Seeking to create a manufacturing eco-system at a time when several foreign companies are looking to shift out of China to beat an escalating global trade war, the Cabinet Committee on Economic Affairs also decided to allow up to 100% FDI in contract manufacturing via automatic route.
Large foreign companies, including iPhone maker Apple, Swedish furniture giant Ikea and fashion retailer H&M, will be able to bolster their presence in India, as the government on Friday relaxed key aspects of the 30% local sourcing rule for foreign direct investment (FDI) in single-brand retail.
Seeking to create a manufacturing eco-system at a time when several foreign companies are looking to shift out of China to beat an escalating global trade war, the Cabinet Committee on Economic Affairs also decided to allow up to 100% FDI in contract manufacturing via automatic route. Tech giant Apple and many pharmaceutical companies that rely on contract manufacturers will gain. While 100% FDI was already permitted in manufacturing under the automatic route, the rules for contract manufacturing were not clearly spelt out earlier.
The government introduced several flexibilities in the 30% sourcing rules that are applicable to those single-brand entities where FDI is above 51%. Single-brand retail entities can adjust their entire procurement of goods from India for their global operations against their mandatory 30% local sourcing requirement. Even sourcing for global operations done through group companies (resident or non-resident), or indirectly via third parties such as contract manufacturers will be counted towards domestic sourcing obligation.
Similarly, all procurements made from India, be it for domestic sales or exports, by such an entity will be counted towards local sourcing. The changes are likely to help Apple the most, as it produces phones through its contract manufacturers like Foxconn and Wistron. As per the extant policy, local sourcing by, say, Foxconn and its exports for Apple are not counted towards the American tech giant’s sourcing obligation. This restricted the iPhone maker from setting up its manufacturing eco-system here, both for domestic sales and exports, said analysts.
The CCEA also cleared subsidies to export up to 6 million tonne of sugar, which will cost the government Rs 6,268 crore. While this will temporarily help reduce the massive surplus stocks—currently pegged at 16.2 million tonne, according to I&B minister Prakash Javadekar — and prop up realisations of stressed sugar mills, unless the cane pricing policy is reformed, the problem of massive arrears will recur in regular intervals. Under the extant rules, while procurement for domestic sales is counted towards sourcing obligation, that for exports is factored in for only five years.

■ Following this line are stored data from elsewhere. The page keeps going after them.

**config.mk**
```make
export PLATFORM = sky130hd
export DESIGN_NAME = note_sequencer
export DESIGN_NICKNAME = d
export VERILOG_FILES = /design/src/rtl/note_sequencer.sv
export SDC_FILE = /design/constraint.sdc
export NUM_CORES = 1
export LEC_CHECK = 0
export BUFFER_PORTS_ARGS = -buffer_cell sky130_fd_sc_hd__buf_2
export CAP_MARGIN = 10
export CORE_MARGIN = 10
export CORE_UTILIZATION = 30
export DETAILED_ROUTE_END_ITERATION = 16
export GPL_TIMING_DRIVEN = 0
export SLEW_MARGIN = 20
export SYNTH_ARGS = -nofsm -noshare
export SYNTH_HDL_FRONTEND = slang
export SYNTH_SLANG_ARGS = --single-unit
export TNS_END_PERCENT = 5
```
**constraint.sdc**
```tcl
create_clock -name clk -period 3.2 [get_ports clk]
set_input_delay 0.16 -clock clk [delete_from_list [all_inputs] [get_ports clk]]
set_output_delay 0.16 -clock clk [all_outputs]
set_load 0.005 [all_outputs]
```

This five-year cap will be removed. Also, currently only that part of the global sourcing is counted towards local sourcing requirement which is over and above the previous year’s value. Briefing reporters, commerce and industry minister Piyush Goyal said the reforms in FDI norms in various sectors will “boost exports, promote Make in India and create massive job opportunities”.
As per Wednesday’s CCEA decisions, single-brand retailers will now be permitted to set up online stores before opening brick-and-mortar shops, although they have to establish offline stores within two years conducting online business. At present, such retailers are allowed to sell online only after they set up physical outlets.

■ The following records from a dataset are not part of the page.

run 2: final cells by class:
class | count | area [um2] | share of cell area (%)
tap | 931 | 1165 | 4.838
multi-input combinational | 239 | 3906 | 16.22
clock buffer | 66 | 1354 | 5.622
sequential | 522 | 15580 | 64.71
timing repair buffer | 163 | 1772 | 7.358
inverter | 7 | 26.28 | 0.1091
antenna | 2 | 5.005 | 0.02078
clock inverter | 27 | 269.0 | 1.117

Domestic sourcing rule was such a challenge that several companies, including Apple, Xiaomi and LeeCo, had earlier sought exemptions from it on ground of their technology being state-of-the art. However, while Apple’s application was rejected in 2016, Xiaomi and LeeCo had subsequently withdrew their applications, realising such a waiver was hard to come by.

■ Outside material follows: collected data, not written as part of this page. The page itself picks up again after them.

**src/rtl/ping_responder.sv**
```systemverilog
// ping_responder: responder end of a single-wire ultrasonic ranging sensor.
// Detects a host trigger pulse, waits a fixed holdoff, then drives an echo
// pulse whose width is DISTANCE (cm) times CYC_PER_CM, clamped.
// Optional build macro PING_NO_TARGET_EN: DISTANCE=8'hFF forces the maximum
// echo width ("no object") instead of the multiply.
module ping_responder #(
  parameter int unsigned TRIG_MIN_CYC = 200,
  parameter int unsigned TRIG_MAX_CYC = 2000,
  parameter int unsigned HOLDOFF_CYC  = 75000,
  parameter int unsigned CYC_PER_CM   = 5800,
  parameter int unsigned ECHO_MIN_CYC = 11500,
  parameter int unsigned ECHO_MAX_CYC = 1850000,
  parameter int unsigned RECOVER_CYC  = 20000
) (
  input  logic       clk_i,
  input  logic       rst_n_i,
  input  logic       sig_in_i,
  input  logic [7:0] distance_i,
  output logic       sig_out_o,
  output logic       sig_oe_o,
  output logic       busy_o,
  output logic       echo_done_o
);

  localparam int unsigned CNT_W = 22;

  typedef enum logic [2:0] {
    S_IDLE,
    S_TRIG,
    S_HOLDOFF,
    S_ECHO,
    S_RELEASE,
    S_RECOVER
  } state_e;

  state_e             state_q, state_d;
  logic [CNT_W-1:0]   cnt_q, cnt_d;
  logic [7:0]         d_lat_q, d_lat_d;
  logic               armed_q, armed_d;
  logic               sig_out_d, sig_oe_d, busy_d, echo_done_d;
  logic               sync1_q, sync2_q, prev_q;
  logic [1:0]         vld_q;
  logic               s_sig_c, rise_c, fall_c;
  logic [CNT_W-1:0]   w_raw_c, w_clamp_c;

  assign s_sig_c = sync2_q;
  assign rise_c  = s_sig_c & ~prev_q;
  assign fall_c  = ~s_sig_c & prev_q;

  // Two-flop synchronizer, edge history, and a marker for when s_sig holds a real pad sample.
  always_ff @(posedge clk_i or negedge rst_n_i) begin
    if (!rst_n_i) begin
      sync1_q <= 1'b0;
      sync2_q <= 1'b0;
      prev_q  <= 1'b0;
      vld_q   <= 2'b00;
    end else begin
      sync1_q <= sig_in_i;
      sync2_q <= sync1_q;
      prev_q  <= sync2_q;
      vld_q   <= {vld_q[0], 1'b1};
    end
  end

  // Echo width from the latched distance, clamped to the legal window.
  always_comb begin
    w_raw_c   = CNT_W'(d_lat_q) * CNT_W'(CYC_PER_CM);
    w_clamp_c = w_raw_c;
    if (w_raw_c > CNT_W'(ECHO_MAX_CYC)) w_clamp_c = CNT_W'(ECHO_MAX_CYC);
    if (w_raw_c < CNT_W'(ECHO_MIN_CYC)) w_clamp_c = CNT_W'(ECHO_MIN_CYC);
`ifdef PING_NO_TARGET_EN
    if (d_lat_q == 8'hFF) w_clamp_c = CNT_W'(ECHO_MAX_CYC);
`else
`endif
  end

  // Next-state, shared counter and registered pad/status outputs.
  always_comb begin
    state_d     = state_q;
    cnt_d       = cnt_q;
    d_lat_d     = d_lat_q;
    armed_d     = 1'b0;
    sig_out_d   = 1'b0;
    sig_oe_d    = 1'b0;
    echo_done_d = 1'b0;
    case (state_q)
      S_IDLE: begin
        // Only a low seen in IDLE arms edge detection: a line already high
        // at reset exit or left high from RECOVER is not a trigger.
        armed_d = armed_q | (vld_q[1] & ~s_sig_c);
        if (armed_q && rise_c) begin
          state_d = S_TRIG;
          cnt_d   = CNT_W'(1);  // the rise cycle is itself a high clock
        end
      end
      S_TRIG: begin
        armed_d = 1'b1;
        if (fall_c) begin
          cnt_d = '0;
          if (cnt_q >= CNT_W'(TRIG_MIN_CYC) && cnt_q <= CNT_W'(TRIG_MAX_CYC)) begin
            d_lat_d = distance_i;
            state_d = S_HOLDOFF;
          end else begin
            state_d = S_IDLE;
          end
        end else if (s_sig_c && cnt_q < CNT_W'(TRIG_MAX_CYC + 1)) begin
          cnt_d = cnt_q + CNT_W'(1);
        end
      end
      S_HOLDOFF: begin
        if (cnt_q == CNT_W'(HOLDOFF_CYC - 1)) begin
          cnt_d     = '0;
          state_d   = S_ECHO;
          sig_out_d = 1'b1;
          sig_oe_d  = 1'b1;
        end else begin
          cnt_d = cnt_q + CNT_W'(1);
        end
      end
      S_ECHO: begin
        sig_oe_d = 1'b1;
        if (cnt_q == w_clamp_c - CNT_W'(1)) begin
          cnt_d       = '0;
          state_d     = S_RELEASE;
          echo_done_d = 1'b1;
        end else begin
          cnt_d     = cnt_q + CNT_W'(1);
          sig_out_d = 1'b1;
        end
      end
      S_RELEASE: begin
        cnt_d   = '0;
        state_d = S_RECOVER;
      end
      S_RECOVER: begin
        if (cnt_q == CNT_W'(RECOVER_CYC - 1)) begin
          cnt_d   = '0;
          state_d = S_IDLE;
        end else begin
          cnt_d = cnt_q + CNT_W'(1);
        end
      end
      default: begin
        cnt_d   = '0;
        state_d = S_IDLE;
      end
    endcase
    busy_d = (state_d != S_IDLE);
  end

  // State, counter and output registers; reset releases the pad immediately.
  always_ff @(posedge clk_i or negedge rst_n_i) begin
    if (!rst_n_i) begin
      state_q     <= S_IDLE;
      cnt_q       <= '0;
      d_lat_q     <= '0;
      armed_q     <= 1'b0;
      sig_out_o   <= 1'b0;
      sig_oe_o    <= 1'b0;
      busy_o      <= 1'b0;
      echo_done_o <= 1'b0;
    end else begin
      state_q     <= state_d;
      cnt_q       <= cnt_d;
      d_lat_q     <= d_lat_d;
      armed_q     <= armed_d;
      sig_out_o   <= sig_out_d;
      sig_oe_o    <= sig_oe_d;
      busy_o      <= busy_d;
      echo_done_o <= echo_done_d;
    end
  end

endmodule
```
**config.mk**
```make
export PLATFORM = sky130hd
export DESIGN_NAME = ping_responder
export DESIGN_NICKNAME = d
export VERILOG_FILES = /design/src/rtl/ping_responder.sv
export SDC_FILE = /design/constraint.sdc
export NUM_CORES = 1
export LEC_CHECK = 0
export CAP_MARGIN = 40
export CORE_AREA = 10 10 103 105
export CTS_CLUSTER_SIZE = 28
export DETAILED_ROUTE_END_ITERATION = 16
export DIE_AREA = 0 0 113 115
export PLACE_DENSITY = 0.74
export SLEW_MARGIN = 20
export SYNTH_ARGS = -nofsm -noshare
export SYNTH_HDL_FRONTEND = slang
export SYNTH_SLANG_ARGS = --single-unit
export TNS_END_PERCENT = 1
```
**constraint.sdc**
```tcl
create_clock -name clk_i -period 9.05 [get_ports clk_i]
set_input_delay 1.3575 -clock clk_i [delete_from_list [all_inputs] [get_ports clk_i]]
set_output_delay 1.3575 -clock clk_i [all_outputs]
set_load 0.02 [all_outputs]
```
==> impl_metrics.csv <==
group,metric,value,unit
status,outcome,"complete, no violations",
cts,htree_levels,2,
placed_design,portBuffers,14,
drt,wl,12410,um
placed_design,place_congestion,0.8943,
sta,tightest_slew,0.7728,ns
drt,first_iter_violations,495,
cells_and_area,area_growth,5.922,%
floorplan,die_y,115,um
synth,syn_area,5029,um2
drt,dr.pass1.iters,5,
sta,min_period,8.309,ns
hold_path,hold_path_class,"flop to flop",
synth,ys_ff_latch,43,
sta,clock.fmax,0.1204,GHz
floorplan,start_util,58.81,%
synth,async_reset_ff_share,100.0,%
worst_setup_path,crit_chain,"ha_1 -> inv_1 -> fa_1 -> inv_1 -> fa_1 -> fa_1 -> ha_1 -> a21o_1 -> a31o_1 -> or4_1 -> o32a_1 -> a211oi_1 -> nand3_1 -> o21ai_0 -> ha_1 -> nand3_1 -> or4_1 -> a311oi_1 -> nand4_1 -> a211o_1 -> a221oi_1 -> nand4_2 -> a21oi_4 -> o22ai_1",
cts,clock_latency,0.30,ns
cts,postCtsSetupRepairBufs,0,
sta,rsz0062_at_grt,"no",
cts,cts_tree,"built",
global_route,grt_use_met1,26.13,%
global_route,grt_remaining_overflow,0,
pwr,leakage,2.292,nW
synth,synth.distinct_cells,81,
global_route,use_met2,30.68,%
sta,fin_tns_setup,0,ns
worst_setup_path,cp_slowest_cell,"fa_1",
sta,slew_headroom,48.31,%
drt,vias,4660,
worst_setup_path,path_max_fanout,14,
drt,ant_nets,0,
synth,avgSynthCellArea,8.353,um2
drt,wl_per_cell,17.68,um
sta,timing.final.crit_share,91.81,%
sta,clock_skew,0.01285,ns
worst_setup_path,path_buf_inv,2,
cells_and_area,n_antenna_cell,0,
floorplan,std_cell_rows,34,
worst_setup_path,crit_arrival,8.48,ns
worst_setup_path,max_stage_delay,0.52,ns
placed_design,dpl.hpwl,9781,um
floorplan,fp.coreArea,8551,um2
global_route,grt_max_degree,27,
pwr,clock_power_share,12.1,%
floorplan,io_pins,15,
synth,synth_edf_count,0,
pwr,power_frac_seq,16.2,%
pwr,p_sw_share,51.22,%
cts,cts_buffers,5,
pwr,combPwrFrac,71.7,%
synth,ys.flop_type,"dfrtp_1",
worst_setup_path,path_class,"flop to flop",
sta,finalSetupViolations,0,
cells_and_area,final_util,62.29,%
placed_design,pre_cts_slack,0.6307,ns
global_route,antenna_found_initial,0,
pwr,vdd_drop_max,0.0001307,V
cts,clk_pin_slew,0.10,ns
floorplan,dieWidth,113,um
synth,ys_seq_area_share,21.40,%
cts,clkSinkCount,43,
sta,hold_viol_final,0,
cells_and_area,drive_gt1_share,6.229,%
worst_setup_path,cp_top_family,"compound AO/OA/AOI/OAI gates",
synth,yosys_warnings,0,
synth,synthCells,602,
worst_setup_path,critPathCaptureType,"flop",
worst_setup_path,worstPathRequired,9.22,ns
pwr,power_density,244.4,nW/um2
drt,drc_errors,0,
global_route,grt-busiest-layer,"met2",
cells_and_area,finalNetCount,671,
global_route,grt_pass1_vias,4533,
pwr,power_switching,666.9,uW
global_route,grt_pass1_wl,21570,um
synth,syn_nets,680,
sta,fin_ws,0.7410,ns
drt,viasPerCell,6.638,
pwr,internal-power,635.1,uW
floorplan,die-area,13000,um2
global_route,use_met3,4.531,%
global_route,grt_use_total,19.24,%
cts,cts_root_buffer,"clkbuf_8",
worst_setup_path,start_kind,"flop",
pwr,fin_total_pwr,1.302,mW
run,max_cap_violations,0,
cts,clock_path_buffers,2,
sta,slew_violations,0,
## layer usage
layer  part of all wire, %  vias up
li1                      -     2218
met1                    47     2250
met2                    45      168
met3                   6.7       24
met4                   1.6        0
met5                     0        -
## sequential cells by signal, summed over array words and instances (netlist names)
| register | flops |
|---|---|
| cnt_q | 22 |
| d_lat_q | 8 |
| state_q | 3 |
| vld_q | 2 |
| armed_q | 1 |
| busy_o | 1 |
| echo_done_o | 1 |
| prev_q | 1 |
| s_sig_c | 1 |
| sig_oe_o | 1 |
| sig_out_o | 1 |
| sync1_q | 1 |
## cell type report
type | instances | area [um2]
inverters | 47 | 176.4
repair buffers | 18 | 185.2
flip-flops and latches | 43 | 1076
well taps | 108 | 135.1
clock buffers | 5 | 68.82
multi-input cells | 478 | 3638
clock inverters | 3 | 46.29
fillers | 737 | 3224
## cell usage after synthesis (4+ instances only)
cell       instances  area, um2
a211o_1            4      35.03
dfrtp_1           43       1076
a21oi_1           12      60.06
o22ai_1           10      62.56
nand3b_1           4      30.03
o211ai_1           4      30.03
xor2_1             6      52.55
o21ai_1           12      60.06
o21ai_0           23      115.1
and2_1             6      37.54
or3_1             12      75.07
o2111ai_1          6      52.55
nand2_1           50      187.7
clkbuf_1          26      97.59
nand2b_1           8      50.05
nand3_1           31      155.2
nor2b_1            5      31.28
and4_1             4      35.03
a31oi_1            6      37.54
nand4_1           17      106.4
xnor2_1           16      140.1
nor3_1            24      120.1
nor2_1            28      105.1
a211oi_1           7      52.55
mux2_2             8      90.09
or4_1              8      60.06
ha_1              50      625.6
buf_2              4      20.02
nor4_1            11      68.82
inv_1             47      176.4
a21o_1            14      105.1
fa_1              17      340.3
and3_1             8      50.05
## logic make-up (layout without fill, tap and decap cells)
logic type | after synthesis | in the layout | share of synthesized area, %
AO/OA/AOI/OAI | 147 | 147 | 21.65
adder cells (fa/ha/maj) | 67 | 67 | 19.21
AND/OR/NAND/NOR | 230 | 230 | 24.66
XOR/XNOR | 23 | 23 | 4.280
multiplexers | 10 | 10 | 2.215
other | 1 | 1 | 0.07457
flip-flops | 43 | 43 | 21.40
buffers and inverters | 81 | 73 | 6.519
## through the flow
step / cells / area, um2 / hold WS (ns)
CTS: 702 / 5319 / 0.3628
global route: 702 / 5326 / 0.3646
floorplan: 602 / 5029 / 0.3312
finish: 702 / 5326 / 0.3588
detailed placement: 694 / 5204 / 0.3403
global placement: 692 / 5169 / 0.3326
## layout by cell type, fill, tap and decap left out, drive strengths merged, types with 9 or more instances in the layout
cell           instances
nand3                 32
nand4                 18
a21o                  14
fa                    17
xnor2                 16
nand2                 50
nor3                  25
dfrtp                 43
inv                   48
or3                   12
ha                    50
o22ai                 10
mux2                   9
a21oi                 13
nor2                  28
nor4                  11
a211oi                 9
clkdlybuf4s50         13
o21ai                 35
## power by group through the flow
stage | clock (mW) | sequential (mW) | combinational (mW)
floorplan | 0 | 0.211 | 0.746
global placement | 0 | 0.214 | 0.895
detailed placement | 0 | 0.215 | 0.909
CTS | 0.159 | 0.211 | 0.916
global route | 0.165 | 0.213 | 1.04
finish | 0.158 | 0.211 | 0.933
## worst paths after layout
kind / start / end / slack, ns / cells after the start
worst min register to register: vld_q[0] / vld_q[1] / 0.36 / 0
max in group asynchronous: rst_n_i / d_lat_q[5] / 7.46 / 2
min in group asynchronous: rst_n_i / cnt_q[17] / 1.06 / 1
worst max register to register: d_lat_q[7] / cnt_q[16] / 0.74 / 24
worst min-delay path: vld_q[0] / vld_q[1] / 0.36 / 0
worst max-delay path: d_lat_q[7] / cnt_q[16] / 0.74 / 24
## what timing repair did
action | in CTS | in global routing
endpoints found under the setup margin | 0 | 10
gates resized for setup | 0 | 1
hold buffers | 0 | 0
(Power assumes the default switching activity.)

In 2012, the government allowed 100% FDI in single-brand retail under government approval route. In January 2018, the government allowed up to 100% FDI in single-brand retail via automatic route, scrapping the need to seek its approval beyond 49%. However, the companies where the FDI is above 51%, they have to comply with the 30% local sourcing rules.
Similarly, the government made it clear that up to 26% FDI will be permitted in the booming digital media entities, with government approval. Prior to this move, while up to 26% FDI was allowed in print media, up to 49% was permitted in broadcasting content services — both through government approval. However, the rules were silent on the digital media space, which assumed prominence only in recent years, with the emergence of several such entities.
Atul Pandey, partner at Khaitan and Co, said the government has also cleared a long-standing ambiguity in contract manufacturing and has now permitted 100% FDI under the automatic route, subject to the execution of a legally-tenable contract. “This move is expected to give a big boost to sectors like pharmaceuticals, which majorly rely on contract manufacturing,” he added.
The easing of local sourcing rule “protects the domestic sourcing ecosystem as well as allows global companies to meet the 30% sourcing norms in line with their core business model”, said Subhendu Roy, partner at AT Kearney. Also, global firms can now invest in a contract manufacturer thereby speeding up their entry into the market. Setting up factories in India takes a lot of time. It also a benefit to Indian contract manufacturers, he added.